The plaintiff, a lad of 12 years of age, was run into and injured by the defendant's automobile, and this action for damages is upon the ground that the automobile was being carelessly operated by the defendant's chauffeur. The plaintiff had a verdict, and the judgment entered thereon has been affirmed at the Appellate Division by a unanimous vote. Leave was given to the defendant to appeal to this court, and the error assigned by the appellant, and which survives the unanimous affirmance, is in the denial by the trial court of the defendant's motions to strike out statements to the effect that the defendant was insured. The father of the plaintiff, being examined as a witness in plaintiff's behalf, was asked to state a conversation that took place between him and the defendant. The witness told of the interview, and, among other things, stated that the defendant had said that it was his car, that his chauffeur had told him about the accident, and that he was insured. Upon his making this last statement, the defendant's counsel asked the court to strike it out as improper. The court ruled that the witness was entitled to state the conversation between him and the defendant, and an exception was taken.

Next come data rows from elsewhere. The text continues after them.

**src/rtl/svga_cfg_pkg.sv**
```systemverilog
// Shared definitions for the SVGA configuration path: register map,
// reset defaults and the commit scheduler state encoding.
package svga_cfg_pkg;

   typedef enum logic [2:0] {
      REG_COLOR1   = 3'd0,
      REG_COLOR2   = 3'd1,
      REG_COLOR3   = 3'd2,
      REG_COLOR4   = 3'd3,
      REG_SPRITE_X = 3'd4,
      REG_SPRITE_Y = 3'd5,
      REG_MISC     = 3'd6,
      REG_RSVD     = 3'd7
   } reg_addr_e;

   localparam logic [5:0] COLOR1_DEF   = 6'b110001;
   localparam logic [5:0] COLOR2_DEF   = 6'b010101;
   localparam logic [5:0] COLOR3_DEF   = 6'b001100;
   localparam logic [5:0] COLOR4_DEF   = 6'b101100;
   localparam logic [7:0] SPRITE_X_DEF = 8'd0;
   localparam logic [7:0] SPRITE_Y_DEF = 8'd0;
   localparam logic [3:0] MISC_DEF     = 4'b0110;

   // FIFO entry is {address, data}.
   localparam int unsigned ENTRY_W = 11;

   typedef enum logic [1:0] {
      ST_WAIT  = 2'd0,
      ST_DRAIN = 2'd1,
      ST_HOLD  = 2'd2
   } state_e;

endpackage

```
**src/rtl/sync_fifo.sv**
```systemverilog
// Single-clock FIFO with extra-MSB pointers so full and empty are
// distinguishable without a separate occupancy counter.
module sync_fifo #(
   parameter int WIDTH = 11,
   parameter int DEPTH = 8
) (
   input  logic                   clk_i,
   input  logic                   rst_ni,
   input  logic                   push,
   input  logic                   pop,
   input  logic [WIDTH-1:0]       wdata,
   output logic [WIDTH-1:0]       rdata,
   output logic                   full,
   output logic                   empty,
   output logic [$clog2(DEPTH):0] count
);

   localparam int AW = $clog2(DEPTH);
   localparam logic [AW:0] PTR_ONE = 1;

   logic [WIDTH-1:0] mem [DEPTH];
   logic [AW:0]      wr_ptr;
   logic [AW:0]      rd_ptr;
   logic             do_push;
   logic             do_pop;

   assign do_push = push && !full;
   assign do_pop  = pop && !empty;

   // NOTE: sequential state uses non-blocking assignments so every flop
   // samples pre-edge values regardless of statement order.
   always_ff @(posedge clk_i) begin
      if (!rst_ni) begin
         wr_ptr <= '0;
         rd_ptr <= '0;
      end else begin
         if (do_push) wr_ptr <= wr_ptr + PTR_ONE;
         if (do_pop)  rd_ptr <= rd_ptr + PTR_ONE;
      end
   end

   // NOTE: storage is deliberately not reset; the pointers alone define
   // which entries are valid, and this keeps the array a plain RAM.
   always_ff @(posedge clk_i) begin
      if (do_push) mem[wr_ptr[AW-1:0]] <= wdata;
   end

   assign rdata = mem[rd_ptr[AW-1:0]];
   assign count = wr_ptr - rd_ptr;
   assign empty = (wr_ptr == rd_ptr);
   assign full  = (wr_ptr[AW] != rd_ptr[AW]) &&
                  (wr_ptr[AW-1:0] == rd_ptr[AW-1:0]);

endmodule

```
**src/rtl/frame_commit_scheduler.sv**
```systemverilog
// Queues configuration writes and commits them to the live registers only
// during vertical blanking, at most COMMIT_LIMIT per blanking interval.
module frame_commit_scheduler
   import svga_cfg_pkg::*;
#(
   parameter int         DEPTH            = 8,
   parameter int         COMMIT_LIMIT     = 8,
   parameter logic [5:0] COLOR1_DEFAULT   = COLOR1_DEF,
   parameter logic [5:0] COLOR2_DEFAULT   = COLOR2_DEF,
   parameter logic [5:0] COLOR3_DEFAULT   = COLOR3_DEF,
   parameter logic [5:0] COLOR4_DEFAULT   = COLOR4_DEF,
   parameter logic [7:0] SPRITE_X_DEFAULT = SPRITE_X_DEF,
   parameter logic [7:0] SPRITE_Y_DEFAULT = SPRITE_Y_DEF,
   parameter logic [3:0] MISC_DEFAULT     = MISC_DEF
) (
   input  logic                   clk_i,
   input  logic                   rst_ni,
   input  logic                   wr_valid,
   output logic                   wr_ready,
   input  logic [2:0]             wr_addr,
   input  logic [7:0]             wr_data,
   input  logic                   vblank,
   output logic [5:0]             color1,
   output logic [5:0]             color2,
   output logic [5:0]             color3,
   output logic [5:0]             color4,
   output logic [7:0]             sprite_x,
   output logic [7:0]             sprite_y,
   output logic [3:0]             misc,
   output logic [$clog2(DEPTH):0] pending,
   output logic                   frame_committed
);

   localparam logic [7:0] LIMIT_M1 = 8'(COMMIT_LIMIT - 1);

   state_e             state_q;
   state_e             state_d;
   logic               vblank_q;
   logic               blank_rise;
   logic [7:0]         commit_cnt;
   logic               push;
   logic               pop;
   logic               leave;
   logic               fifo_full;
   logic               fifo_empty;
   logic [ENTRY_W-1:0] head;
   reg_addr_e          head_addr;

   assign wr_ready   = !fifo_full;
   assign push       = wr_valid && wr_ready;
   assign blank_rise = vblank && !vblank_q;
   assign head_addr  = reg_addr_e'(head[10:8]);

   sync_fifo #(
      .WIDTH (ENTRY_W),
      .DEPTH (DEPTH)
   ) u_fifo (
      .clk_i  (clk_i),
      .rst_ni (rst_ni),
      .push   (push),
      .pop    (pop),
      .wdata  ({wr_addr, wr_data}),
      .rdata  (head),
      .full   (fifo_full),
      .empty  (fifo_empty),
      .count  (pending)
   );

   // NOTE: every output of this block gets a default first, so no path
   // through the case leaves a signal unassigned and no latch is inferred.
   always_comb begin
      state_d = state_q;
      pop     = 1'b0;
      leave   = 1'b0;
      case (state_q)
         ST_WAIT: begin
            if (blank_rise) state_d = ST_DRAIN;
         end
         ST_DRAIN: begin
            if (!vblank) begin
               state_d = ST_WAIT;
               leave   = 1'b1;
            end else if (!fifo_empty) begin
               pop = 1'b1;
               if (commit_cnt == LIMIT_M1) state_d = ST_HOLD;
            end
         end
         ST_HOLD: begin
            if (!vblank) begin
               state_d = ST_WAIT;
               leave   = 1'b1;
            end
         end
         default: state_d = ST_WAIT;
      endcase
   end

   always_ff @(posedge clk_i) begin
      if (!rst_ni) begin
         state_q         <= ST_WAIT;
         vblank_q        <= 1'b0;
         commit_cnt      <= 8'd0;
         frame_committed <= 1'b0;
      end else begin
         state_q         <= state_d;
         vblank_q        <= vblank;
         frame_committed <= leave && (commit_cnt != 8'd0);
         if (state_q == ST_WAIT && blank_rise) commit_cnt <= 8'd0;
         else if (pop)                         commit_cnt <= commit_cnt + 8'd1;
      end
   end

   // Live registers update on the pop edge; narrower targets keep the low bits.
   always_ff @(posedge clk_i) begin
      if (!rst_ni) begin
         color1   <= COLOR1_DEFAULT;
         color2   <= COLOR2_DEFAULT;
         color3   <= COLOR3_DEFAULT;
         color4   <= COLOR4_DEFAULT;
         sprite_x <= SPRITE_X_DEFAULT;
         sprite_y <= SPRITE_Y_DEFAULT;
         misc     <= MISC_DEFAULT;
      end else if (pop) begin
         case (head_addr)
            REG_COLOR1:   color1   <= head[5:0];
            REG_COLOR2:   color2   <= head[5:0];
            REG_COLOR3:   color3   <= head[5:0];
            REG_COLOR4:   color4   <= head[5:0];
            REG_SPRITE_X: sprite_x <= head[7:0];
            REG_SPRITE_Y: sprite_y <= head[7:0];
            REG_MISC:     misc     <= head[3:0];
            default:      ;
         endcase
      end
   end

endmodule

```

[1] At another time, when the defendant was a witness in his own behalf, upon his cross-examination by the plaintiff's counsel, he was asked about his conversation with the plaintiff's family, and this question was asked of him: ‘You told Mr. Akin that you were insured against such accidents, didn't you?’ The witness answered: ‘Why, I did after I tried to straighten the case myself with them; after she said they were going to the full extent of the law _____.’ At this point the defendant's counsel interrupted the witness by an objection, and asked ‘to have the answer stricken out, until I get in the objection on the ground that it is incompetent, improper and immaterial.’ The court again ruled that, if it was part of the conversation, the witness might answer and an exception was taken.
If we might admit a doubt as to the first ruling, the error in the second is too serious to be disregarded. We have but recently held, following a rule already laid down by us, that evidence that the defendant in an action for negligence is insured in a casualty company is incompetent and its admission justifies an order for a new trial of the action. See Simpson v . Foundation Co., 201 N. Y. 479, 490,95 N. E. 10. Such evidence almost always is quite unnecessary to the plaintiff's case, and its effect cannot but be highly dangerous to the defendant's; for it conveys the insidious suggestion...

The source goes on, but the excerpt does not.